HiGeorge, a data visualization startup, developed some new visualizations for Mission Local, which we will be using and fine-tuning in the days to come.
The Mission District reported 37 new cases, for a total of 810.
Note the number of positive results reported here does not equal the number of “new cases” reported daily. It’s one of our local data glitches, which we are told has to do with delays in analyzing, reporting and updating from a variety of sources. SFDPH does not provide us with how long, or from where, delays occur. However the positivity rate is figured, it is still around 3% which is the overall figure, well below, for example, the average daily positivity rate of 10% posted last Friday in Los Angeles, which is reported to be on the brink of another more comprehensive shutdown.
With 53 deaths out of the 5459 total infections in the City, the death-to-infection rate (IFR) has fallen below 1% for the first time. The CDC reported yesterday its estimate that there could be 10 times as many infections as reported, which is not surprising, says Carl Bergstrom, an infectious diseases expert at the University of Washington. If that were true in SF, it would bring the rate down to around the IFR of the seasonal flu. Needless to say, celebrations are way premature as the estimates of asymptomatic spread tend to be one of the most fluid, and foggy, of numbers.

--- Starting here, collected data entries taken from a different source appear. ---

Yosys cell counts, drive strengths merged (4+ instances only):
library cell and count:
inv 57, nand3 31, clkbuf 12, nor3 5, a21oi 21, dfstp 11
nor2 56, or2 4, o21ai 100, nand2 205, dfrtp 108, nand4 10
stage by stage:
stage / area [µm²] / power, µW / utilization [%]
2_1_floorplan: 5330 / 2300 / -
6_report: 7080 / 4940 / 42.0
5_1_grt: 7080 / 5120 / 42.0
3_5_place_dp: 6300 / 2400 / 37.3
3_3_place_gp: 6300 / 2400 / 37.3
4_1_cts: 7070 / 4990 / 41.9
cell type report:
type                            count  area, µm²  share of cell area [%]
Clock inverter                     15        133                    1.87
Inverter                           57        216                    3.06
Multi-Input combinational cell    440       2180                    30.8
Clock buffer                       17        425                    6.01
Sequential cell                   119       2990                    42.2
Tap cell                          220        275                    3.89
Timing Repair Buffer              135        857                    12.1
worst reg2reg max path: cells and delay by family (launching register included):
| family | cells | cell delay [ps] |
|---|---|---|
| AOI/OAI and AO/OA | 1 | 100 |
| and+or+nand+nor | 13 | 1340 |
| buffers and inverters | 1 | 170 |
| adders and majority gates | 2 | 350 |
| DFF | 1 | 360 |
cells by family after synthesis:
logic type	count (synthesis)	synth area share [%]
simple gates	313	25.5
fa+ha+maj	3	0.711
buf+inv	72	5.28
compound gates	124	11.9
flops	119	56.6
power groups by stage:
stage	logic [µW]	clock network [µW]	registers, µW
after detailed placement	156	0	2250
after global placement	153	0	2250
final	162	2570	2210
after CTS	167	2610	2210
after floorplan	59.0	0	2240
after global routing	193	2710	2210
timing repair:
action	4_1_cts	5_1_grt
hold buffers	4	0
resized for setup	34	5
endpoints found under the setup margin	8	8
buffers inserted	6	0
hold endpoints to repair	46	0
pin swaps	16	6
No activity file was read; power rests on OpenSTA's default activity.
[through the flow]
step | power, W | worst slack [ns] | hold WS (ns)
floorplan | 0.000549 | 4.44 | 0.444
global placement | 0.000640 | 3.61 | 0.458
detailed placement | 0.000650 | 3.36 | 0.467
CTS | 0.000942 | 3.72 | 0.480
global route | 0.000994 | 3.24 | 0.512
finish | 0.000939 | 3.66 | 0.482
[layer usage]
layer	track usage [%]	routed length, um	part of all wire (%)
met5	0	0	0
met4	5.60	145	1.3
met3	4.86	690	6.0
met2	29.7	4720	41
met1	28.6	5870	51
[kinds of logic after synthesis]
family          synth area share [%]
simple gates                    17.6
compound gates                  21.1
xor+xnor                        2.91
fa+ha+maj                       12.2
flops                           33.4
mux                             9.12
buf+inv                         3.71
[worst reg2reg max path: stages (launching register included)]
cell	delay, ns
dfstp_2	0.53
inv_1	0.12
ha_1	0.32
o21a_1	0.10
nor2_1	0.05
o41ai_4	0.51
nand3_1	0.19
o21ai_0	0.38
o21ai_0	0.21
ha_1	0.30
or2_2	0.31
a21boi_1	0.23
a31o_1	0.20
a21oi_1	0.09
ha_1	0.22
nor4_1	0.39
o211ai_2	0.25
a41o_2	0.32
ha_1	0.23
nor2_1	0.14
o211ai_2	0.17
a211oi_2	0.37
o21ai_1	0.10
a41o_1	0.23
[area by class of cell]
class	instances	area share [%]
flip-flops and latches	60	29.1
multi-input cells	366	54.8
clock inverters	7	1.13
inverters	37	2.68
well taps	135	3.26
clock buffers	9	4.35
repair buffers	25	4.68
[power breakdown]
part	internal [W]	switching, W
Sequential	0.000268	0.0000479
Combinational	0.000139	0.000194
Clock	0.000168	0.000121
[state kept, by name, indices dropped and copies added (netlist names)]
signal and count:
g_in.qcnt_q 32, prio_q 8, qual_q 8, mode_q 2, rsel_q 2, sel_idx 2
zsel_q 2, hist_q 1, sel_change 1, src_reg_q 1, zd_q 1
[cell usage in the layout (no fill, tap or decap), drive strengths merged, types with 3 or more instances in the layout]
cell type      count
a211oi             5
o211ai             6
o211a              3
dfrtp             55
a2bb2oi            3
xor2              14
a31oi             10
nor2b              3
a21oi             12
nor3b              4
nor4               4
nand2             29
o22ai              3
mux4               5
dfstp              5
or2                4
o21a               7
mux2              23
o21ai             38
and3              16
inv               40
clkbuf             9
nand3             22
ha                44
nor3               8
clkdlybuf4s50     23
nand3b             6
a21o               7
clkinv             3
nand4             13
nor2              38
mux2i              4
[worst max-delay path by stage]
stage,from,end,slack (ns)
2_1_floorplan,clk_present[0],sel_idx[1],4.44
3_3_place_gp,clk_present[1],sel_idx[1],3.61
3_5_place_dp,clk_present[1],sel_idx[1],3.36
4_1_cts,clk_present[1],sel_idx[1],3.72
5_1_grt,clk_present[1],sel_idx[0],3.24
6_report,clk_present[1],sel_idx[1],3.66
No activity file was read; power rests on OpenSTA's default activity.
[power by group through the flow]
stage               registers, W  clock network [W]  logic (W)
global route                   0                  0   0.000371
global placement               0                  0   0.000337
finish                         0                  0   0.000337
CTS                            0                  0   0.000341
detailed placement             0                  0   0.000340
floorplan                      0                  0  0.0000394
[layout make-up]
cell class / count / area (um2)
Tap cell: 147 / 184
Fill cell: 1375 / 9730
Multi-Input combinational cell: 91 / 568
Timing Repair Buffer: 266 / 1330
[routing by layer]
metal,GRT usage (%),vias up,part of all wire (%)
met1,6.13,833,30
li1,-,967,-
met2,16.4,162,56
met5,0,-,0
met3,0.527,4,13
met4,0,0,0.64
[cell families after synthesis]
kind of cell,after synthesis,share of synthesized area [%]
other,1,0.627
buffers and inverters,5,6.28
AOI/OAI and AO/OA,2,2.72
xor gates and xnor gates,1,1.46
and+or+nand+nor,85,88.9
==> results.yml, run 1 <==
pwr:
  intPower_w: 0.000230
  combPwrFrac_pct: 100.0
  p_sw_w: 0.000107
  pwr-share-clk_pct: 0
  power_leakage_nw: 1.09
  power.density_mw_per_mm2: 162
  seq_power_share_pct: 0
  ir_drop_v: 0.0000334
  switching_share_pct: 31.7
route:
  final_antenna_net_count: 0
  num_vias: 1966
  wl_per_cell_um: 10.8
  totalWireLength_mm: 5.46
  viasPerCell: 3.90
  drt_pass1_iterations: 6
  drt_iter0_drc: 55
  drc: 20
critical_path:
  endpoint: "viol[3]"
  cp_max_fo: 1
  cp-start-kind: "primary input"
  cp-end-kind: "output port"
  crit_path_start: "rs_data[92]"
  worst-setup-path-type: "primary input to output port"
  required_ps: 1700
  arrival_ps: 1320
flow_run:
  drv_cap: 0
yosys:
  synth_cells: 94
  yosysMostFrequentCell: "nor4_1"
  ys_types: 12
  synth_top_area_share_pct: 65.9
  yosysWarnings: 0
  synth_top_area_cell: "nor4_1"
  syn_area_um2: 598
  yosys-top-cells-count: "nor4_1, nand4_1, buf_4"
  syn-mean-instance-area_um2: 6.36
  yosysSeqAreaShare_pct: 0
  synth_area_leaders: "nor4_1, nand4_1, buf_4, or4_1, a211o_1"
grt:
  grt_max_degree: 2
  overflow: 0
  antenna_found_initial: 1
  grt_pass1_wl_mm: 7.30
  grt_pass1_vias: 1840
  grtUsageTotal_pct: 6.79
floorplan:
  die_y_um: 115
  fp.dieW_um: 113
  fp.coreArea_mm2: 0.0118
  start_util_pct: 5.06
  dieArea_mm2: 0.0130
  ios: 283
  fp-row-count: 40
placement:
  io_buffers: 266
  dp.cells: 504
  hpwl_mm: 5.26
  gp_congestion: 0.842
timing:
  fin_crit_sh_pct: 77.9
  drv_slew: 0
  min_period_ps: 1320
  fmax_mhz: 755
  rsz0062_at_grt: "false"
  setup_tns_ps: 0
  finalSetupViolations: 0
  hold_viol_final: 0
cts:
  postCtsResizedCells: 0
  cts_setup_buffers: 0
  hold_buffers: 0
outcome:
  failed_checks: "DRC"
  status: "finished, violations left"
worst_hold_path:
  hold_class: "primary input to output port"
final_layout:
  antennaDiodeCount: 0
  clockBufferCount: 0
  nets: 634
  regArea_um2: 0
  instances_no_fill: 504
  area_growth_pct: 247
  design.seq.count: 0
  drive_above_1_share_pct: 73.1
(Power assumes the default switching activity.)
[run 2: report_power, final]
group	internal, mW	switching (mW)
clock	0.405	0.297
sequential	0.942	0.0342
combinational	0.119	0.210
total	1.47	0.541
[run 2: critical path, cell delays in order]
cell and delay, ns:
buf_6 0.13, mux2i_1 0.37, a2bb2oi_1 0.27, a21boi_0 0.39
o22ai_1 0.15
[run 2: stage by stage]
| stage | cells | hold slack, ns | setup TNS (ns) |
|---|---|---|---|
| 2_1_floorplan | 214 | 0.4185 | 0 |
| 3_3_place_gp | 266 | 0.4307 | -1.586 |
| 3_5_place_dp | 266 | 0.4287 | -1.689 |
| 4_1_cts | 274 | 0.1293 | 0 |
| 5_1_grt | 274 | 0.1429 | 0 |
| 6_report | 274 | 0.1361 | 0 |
[config.mk]
export PLATFORM = sky130hd
export DESIGN_NAME = stby_exit_ctrl
export DESIGN_NICKNAME = d
export VERILOG_FILES = /design/src/rtl/stby_pkg.sv /design/src/rtl/stby_sync2.sv /design/src/rtl/stby_wake_latch.sv /design/src/rtl/stby_settle_cnt.sv /design/src/rtl/stby_exit_ctrl.sv
export SDC_FILE = /design/constraint.sdc
export NUM_CORES = 1
export LEC_CHECK = 0
export BUFFER_PORTS_ARGS = -buffer_cell sky130_fd_sc_hd__buf_2
export CAP_MARGIN = 20
export CORE_MARGIN = 8
export CORE_UTILIZATION = 50
export DETAILED_ROUTE_END_ITERATION = 12
export HOLD_SLACK_MARGIN = 0.02
export PLACE_DENSITY = 0.72
export SLEW_MARGIN = 20
export SYNTH_ARGS = -nofsm -noshare
export SYNTH_HDL_FRONTEND = slang
export SYNTH_HIERARCHICAL = 1
export SYNTH_SLANG_ARGS = --single-unit
[constraint.sdc]
create_clock -name clk -period 3.07 [get_ports clk]
set_input_delay 0 -clock clk [delete_from_list [all_inputs] [get_ports clk]]
set_output_delay 0 -clock clk [all_outputs]
set_load 0.01 [all_outputs]
[src/rtl/stby_pkg.sv]
package stby_pkg;
  typedef enum logic [2:0] {
    ST_STANDBY       = 3'd0,
    ST_SETTLE_IRQ    = 3'd1,
    ST_SETTLE_RST    = 3'd2,
    ST_WAIT_RST_HIGH = 3'd3,
    ST_ACTIVE        = 3'd4
  } stby_state_e;
endpackage

[src/rtl/stby_sync2.sv]
module stby_sync2 #(
  parameter int          W    = 1,
  parameter logic [W-1:0] INIT = '0
) (
  input  logic         clk,
  input  logic         rst,
  input  logic [W-1:0] din,
  output logic [W-1:0] dout
);
  logic [W-1:0] meta_q;
  logic [W-1:0] sync_q;

  always_ff @(posedge clk) begin
    if (rst) begin
      meta_q <= INIT;
      sync_q <= INIT;
    end else begin
      meta_q <= din;
      sync_q <= meta_q;
    end
  end

  assign dout = sync_q;
endmodule

[src/rtl/stby_wake_latch.sv]
module stby_wake_latch #(
  parameter int N = 10
) (
  input  logic         clk,
  input  logic         rst,
  input  logic         capture,
  input  logic         clear,
  input  logic [N-1:0] src,
  output logic [N-1:0] pend
);
  // one sticky bit per source; clear wins over capture
  for (genvar i = 0; i < N; i++) begin : g_bit
    logic hold_q;
    always_ff @(posedge clk) begin
      if (rst || clear) hold_q <= 1'b0;
      else if (capture && src[i]) hold_q <= 1'b1;
    end
    assign pend[i] = hold_q;
  end
endmodule

[src/rtl/stby_settle_cnt.sv]
module stby_settle_cnt #(
  parameter int BASE_LOG2 = 13,
  localparam int CW = BASE_LOG2 + 5
) (
  input  logic       clk,
  input  logic       rst,
  input  logic       load,
  input  logic       run,
  input  logic [2:0] sel,
  output logic       zero
);
  localparam logic [CW-1:0] ONE = CW'(1);

  logic [2:0]    shift;
  logic [CW-1:0] len_m1;
  logic [CW-1:0] cnt_q;

  always_comb begin
    shift  = sel[2] ? 3'd4 : {1'b0, sel[1:0]};
    len_m1 = (ONE << (BASE_LOG2 + int'(shift))) - ONE;
  end

  always_ff @(posedge clk) begin
    if (rst) cnt_q <= '0;
    else if (load) cnt_q <= len_m1;
    else if (run && (cnt_q != '0)) cnt_q <= cnt_q - ONE;
  end

  assign zero = (cnt_q == '0);
endmodule
<file path="src/rtl/irqd_pkg.sv">
package irqd_pkg;

    localparam logic [7:0] SWI_OPCODE = 8'hCD;
    localparam int         WORD_W     = 16;
    localparam int         VEC_W      = 8;
    localparam int         N_FAULT    = 3;

    // Fault index to vector; ascending so a lower index means higher priority
    localparam logic [VEC_W-1:0] FAULT_VEC [N_FAULT] = '{8'd0, 8'd6, 8'd17};

    typedef struct packed {
        logic             valid;
        logic             is_fault;
        logic [VEC_W-1:0] vec;
    } disp_req_t;

    typedef enum logic [2:0] {
        ST_IDLE,
        ST_PUSH_SEG,
        ST_PUSH_OFF,
        ST_RQ_OFF,
        ST_WT_OFF,
        ST_RQ_SEG,
        ST_WT_SEG,
        ST_DONE
    } disp_state_t;

    function automatic logic [WORD_W-1:0] ret_offset(input logic [WORD_W-1:0] off,
                                                     input logic is_fault);
        return is_fault ? off : off + WORD_W'(2);
    endfunction

endpackage

</file>
<file path="src/rtl/irqd_arbiter.sv">
module irqd_arbiter
    import irqd_pkg::*;
(
    input  logic               sw_valid,
    input  logic [7:0]         sw_op,
    input  logic [VEC_W-1:0]   sw_vec,
    input  logic [N_FAULT-1:0] fault_req,
    output disp_req_t          req
);
    always_comb begin
        req = '0;
        if (sw_valid && sw_op == SWI_OPCODE) begin
            req.valid = 1'b1;
            req.vec   = sw_vec;
        end
        // scan downward so the lowest-index fault is applied last and wins
        for (int i = N_FAULT - 1; i >= 0; i--) begin
            if (fault_req[i]) begin
                req.valid    = 1'b1;
                req.is_fault = 1'b1;
                req.vec      = FAULT_VEC[i];
            end
        end
    end
endmodule

</file>
<file path="src/rtl/irqd_base.sv">
module irqd_base #(
    parameter int AW           = 16,
    parameter bit HAS_BASE_REG = 1'b1
) (
    input  logic          clk,
    input  logic          rst,
    input  logic          ext_mode,
    input  logic          load,
    input  logic [AW-1:0] load_val,
    output logic [AW-1:0] base
);
    generate
        if (HAS_BASE_REG) begin : g_reg
            logic [AW-1:0] base_q;
            always_ff @(posedge clk) begin
                if (rst)       base_q <= '0;
                else if (load) base_q <= load_val;
            end
            assign base = ext_mode ? base_q : '0;
        end else begin : g_fixed
            logic unused_ok;
            assign unused_ok = ^{clk, rst, ext_mode, load, load_val};
            assign base      = '0;
        end
    endgenerate
endmodule

</file>
<file path="src/rtl/irqd_seq.sv">
module irqd_seq
    import irqd_pkg::*;
#(
    parameter int AW = 16
) (
    input  logic              clk,
    input  logic              rst,
    input  disp_req_t         req,
    input  logic [AW-1:0]     base,
    input  logic [WORD_W-1:0] cur_seg,
    input  logic [WORD_W-1:0] cur_off,
    input  logic [AW-1:0]     sp_in,
    output logic              rd_en,
    output logic [AW-1:0]     rd_addr,
    input  logic              rd_valid,
    input  logic [WORD_W-1:0] rd_data,
    output logic              wr_en,
    output logic [AW-1:0]     wr_addr,
    output logic [WORD_W-1:0] wr_data,
    output logic              busy,
    output logic              done,
    output logic [WORD_W-1:0] hnd_seg,
    output logic [WORD_W-1:0] hnd_off,
    output logic [AW-1:0]     sp_out,
    output logic [VEC_W-1:0]  taken_vec
);
    localparam logic [AW-1:0] STEP = AW'(2);

    disp_state_t       st_q;
    logic [AW-1:0]     ent_q, sp_q;
    logic [WORD_W-1:0] seg_q, ret_q, hseg_q, hoff_q;
    logic [VEC_W-1:0]  vec_q;

    always_ff @(posedge clk) begin
        if (rst) begin
            st_q   <= ST_IDLE;
            ent_q  <= '0;
            sp_q   <= '0;
            seg_q  <= '0;
            ret_q  <= '0;
            hseg_q <= '0;
            hoff_q <= '0;
            vec_q  <= '0;
        end else begin
            unique case (st_q)
                ST_IDLE: if (req.valid) begin
                    vec_q <= req.vec;
                    ent_q <= base + AW'({req.vec, 2'b00});
                    sp_q  <= sp_in;
                    seg_q <= cur_seg;
                    ret_q <= ret_offset(cur_off, req.is_fault);
                    st_q  <= ST_PUSH_SEG;
                end
                ST_PUSH_SEG: begin
                    sp_q <= sp_q - STEP;
                    st_q <= ST_PUSH_OFF;
                end
                ST_PUSH_OFF: begin
                    sp_q <= sp_q - STEP;
                    st_q <= ST_RQ_OFF;
                end
                ST_RQ_OFF: st_q <= ST_WT_OFF;
                ST_WT_OFF: if (rd_valid) begin
                    hoff_q <= rd_data;
                    st_q   <= ST_RQ_SEG;
                end
                ST_RQ_SEG: st_q <= ST_WT_SEG;
                ST_WT_SEG: if (rd_valid) begin
                    hseg_q <= rd_data;
                    st_q   <= ST_DONE;
                end
                ST_DONE: st_q <= ST_IDLE;
                default: st_q <= ST_IDLE;
            endcase
        end
    end

    always_comb begin
        wr_en   = (st_q == ST_PUSH_SEG) || (st_q == ST_PUSH_OFF);
        wr_addr = sp_q - STEP;
        wr_data = (st_q == ST_PUSH_SEG) ? seg_q : ret_q;
        rd_en   = (st_q == ST_RQ_OFF) || (st_q == ST_RQ_SEG);
        rd_addr = (st_q == ST_RQ_SEG) ? ent_q + STEP : ent_q;
    end

    assign busy      = (st_q != ST_IDLE);
    assign done      = (st_q == ST_DONE);
    assign hnd_seg   = hseg_q;
    assign hnd_off   = hoff_q;
    assign sp_out    = sp_q;
    assign taken_vec = vec_q;
endmodule

</file>
<file path="src/rtl/irq_vector_dispatch.sv">
module irq_vector_dispatch
    import irqd_pkg::*;
#(
    parameter int AW           = 16,
    parameter bit HAS_BASE_REG = 1'b1
) (
    input  logic               clk,
    input  logic               rst,
    input  logic               ext_mode,
    input  logic               tbase_we,
    input  logic [AW-1:0]      tbase_wd,
    input  logic               sw_valid,
    input  logic [7:0]         sw_op,
    input  logic [7:0]         sw_vec,
    input  logic [2:0]         fault_req,
    input  logic [15:0]        cur_seg,
    input  logic [15:0]        cur_off,
    input  logic [AW-1:0]      sp_in,
    output logic               rd_en,
    output logic [AW-1:0]      rd_addr,
    input  logic               rd_valid,
    input  logic [15:0]        rd_data,
    output logic               wr_en,
    output logic [AW-1:0]      wr_addr,
    output logic [15:0]        wr_data,
    output logic               busy,
    output logic               done,
    output logic [15:0]        hnd_seg,
    output logic [15:0]        hnd_off,
    output logic [AW-1:0]      sp_out,
    output logic [7:0]         taken_vec
);
    disp_req_t     req;
    logic [AW-1:0] base;

    irqd_arbiter u_arb (
        .sw_valid  (sw_valid),
        .sw_op     (sw_op),
        .sw_vec    (sw_vec),
        .fault_req (fault_req),
        .req       (req)
    );

    irqd_base #(.AW(AW), .HAS_BASE_REG(HAS_BASE_REG)) u_base (
        .clk      (clk),
        .rst      (rst),
        .ext_mode (ext_mode),
        .load     (tbase_we),
        .load_val (tbase_wd),
        .base     (base)
    );

    irqd_seq #(.AW(AW)) u_seq (
        .clk       (clk),
        .rst       (rst),
        .req       (req),
        .base      (base),
        .cur_seg   (cur_seg),
        .cur_off   (cur_off),
        .sp_in     (sp_in),
        .rd_en     (rd_en),
        .rd_addr   (rd_addr),
        .rd_valid  (rd_valid),
        .rd_data   (rd_data),
        .wr_en     (wr_en),
        .wr_addr   (wr_addr),
        .wr_data   (wr_data),
        .busy      (busy),
        .done      (done),
        .hnd_seg   (hnd_seg),
        .hnd_off   (hnd_off),
        .sp_out    (sp_out),
        .taken_vec (taken_vec)
    );
endmodule

</file>
[src/rtl/wdog_timer.sv]
module wdog_timer #(
  parameter int          CLK_HZ     = 100_000_000,
  parameter int          RST_CYCLES = 16,
  parameter logic [15:0] VERSION    = 16'h0001
) (
  input  logic        clk,
  input  logic        por_n,
  input  logic        sys_rst_n,
  input  logic [7:0]  addr,
  input  logic        wr_en,
  input  logic [31:0] wr_data,
  input  logic        rd_en,
  output logic [31:0] rd_data,
  output logic        wdt_rst
);
  localparam int PW = (CLK_HZ > 1) ? $clog2(CLK_HZ) : 1;
  localparam int RW = $clog2(RST_CYCLES + 1);
  localparam logic [7:0] A_CTRL = 8'h14;
  localparam logic [7:0] A_STAT = 8'h18;
  localparam logic [7:0] A_VER  = 8'h1C;

  logic          en;
  logic [3:0]    tmo;
  logic [PW-1:0] presc;
  logic [3:0]    secs;
  logic          fired;
  logic [RW-1:0] pulse;
  logic          cause;

  wire ctrl_wr = wr_en && (addr == A_CTRL);
  wire stat_wr = wr_en && (addr == A_STAT);
  wire [3:0] load_tmo = ctrl_wr ? wr_data[11:8] : tmo;
  wire [3:0] load_sec = (load_tmo == 4'd0) ? 4'd1 : load_tmo;
  wire tick   = (presc == PW'(CLK_HZ - 1));
  wire expire = en && !fired && !ctrl_wr && tick && (secs == 4'd1);

  assign wdt_rst = (pulse != '0);

  always_ff @(posedge clk) begin
    if (!por_n || !sys_rst_n) begin
      en    <= 1'b0;
      tmo   <= 4'd0;
      presc <= '0;
      secs  <= 4'd1;
      fired <= 1'b0;
      pulse <= '0;
    end else begin
      if (pulse != '0) pulse <= pulse - 1'b1;
      if (ctrl_wr) begin
        en  <= en | wr_data[7];
        tmo <= wr_data[11:8];
      end
      if (ctrl_wr || !en) begin
        presc <= '0;
        secs  <= load_sec;
      end else if (!fired) begin
        if (tick) begin
          presc <= '0;
          if (expire) begin
            fired <= 1'b1;
            pulse <= RW'(RST_CYCLES);
          end else begin
            secs <= secs - 4'd1;
          end
        end else begin
          presc <= presc + 1'b1;
        end
      end
    end
  end

  always_ff @(posedge clk) begin
    if (!por_n)                        cause <= 1'b0;
    else if (expire)                   cause <= 1'b1;
    else if (stat_wr && wr_data[31])   cause <= 1'b0;
  end

  always_comb begin
    rd_data = 32'd0;
    if (rd_en) begin
      case (addr)
        A_CTRL:  rd_data = {20'd0, tmo, en, 7'd0};
        A_STAT:  rd_data = {cause, 31'd0};
        A_VER:   rd_data = {16'd0, VERSION};
        default: rd_data = 32'd0;
      endcase
    end
  end


  enable_sticky_chk: assert property (@(posedge clk) disable iff (!por_n || !sys_rst_n)
    $past(en) |-> en);

  idle_quiet_chk: assert property (@(posedge clk) disable iff (!por_n || !sys_rst_n)
    !en |-> !wdt_rst);

  kick_holds_chk: assert property (@(posedge clk) disable iff (!por_n || !sys_rst_n)
    (ctrl_wr && !fired && !wdt_rst) |=> !wdt_rst);

  single_pulse_chk: assert property (@(posedge clk) disable iff (!por_n || !sys_rst_n)
    (fired && !wdt_rst) |=> !wdt_rst);

  cause_on_fire_chk: assert property (@(posedge clk) disable iff (!por_n || !sys_rst_n)
    $rose(wdt_rst) |-> cause);
endmodule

For the week ending July 20, the rate of weekly change in Covid positive hospitalizations continued to fall a bit to 23%, still in the high alert red zone. DPH reports local hospitals continue to have the capacity to respond to a potential surge. Protective Personal Equipment (PPE) remains below the targetted 90% stockpile needed for 30 days. Note the DPH does not report on the number of trained personnel needed now, or in a potential surge to respond to patients in Acute Care or ICU. The lack of trained personnel was one of the big problems in NYC earlier this year.
The R number fell below 1.3 for the first time in a couple weeks. A good omen?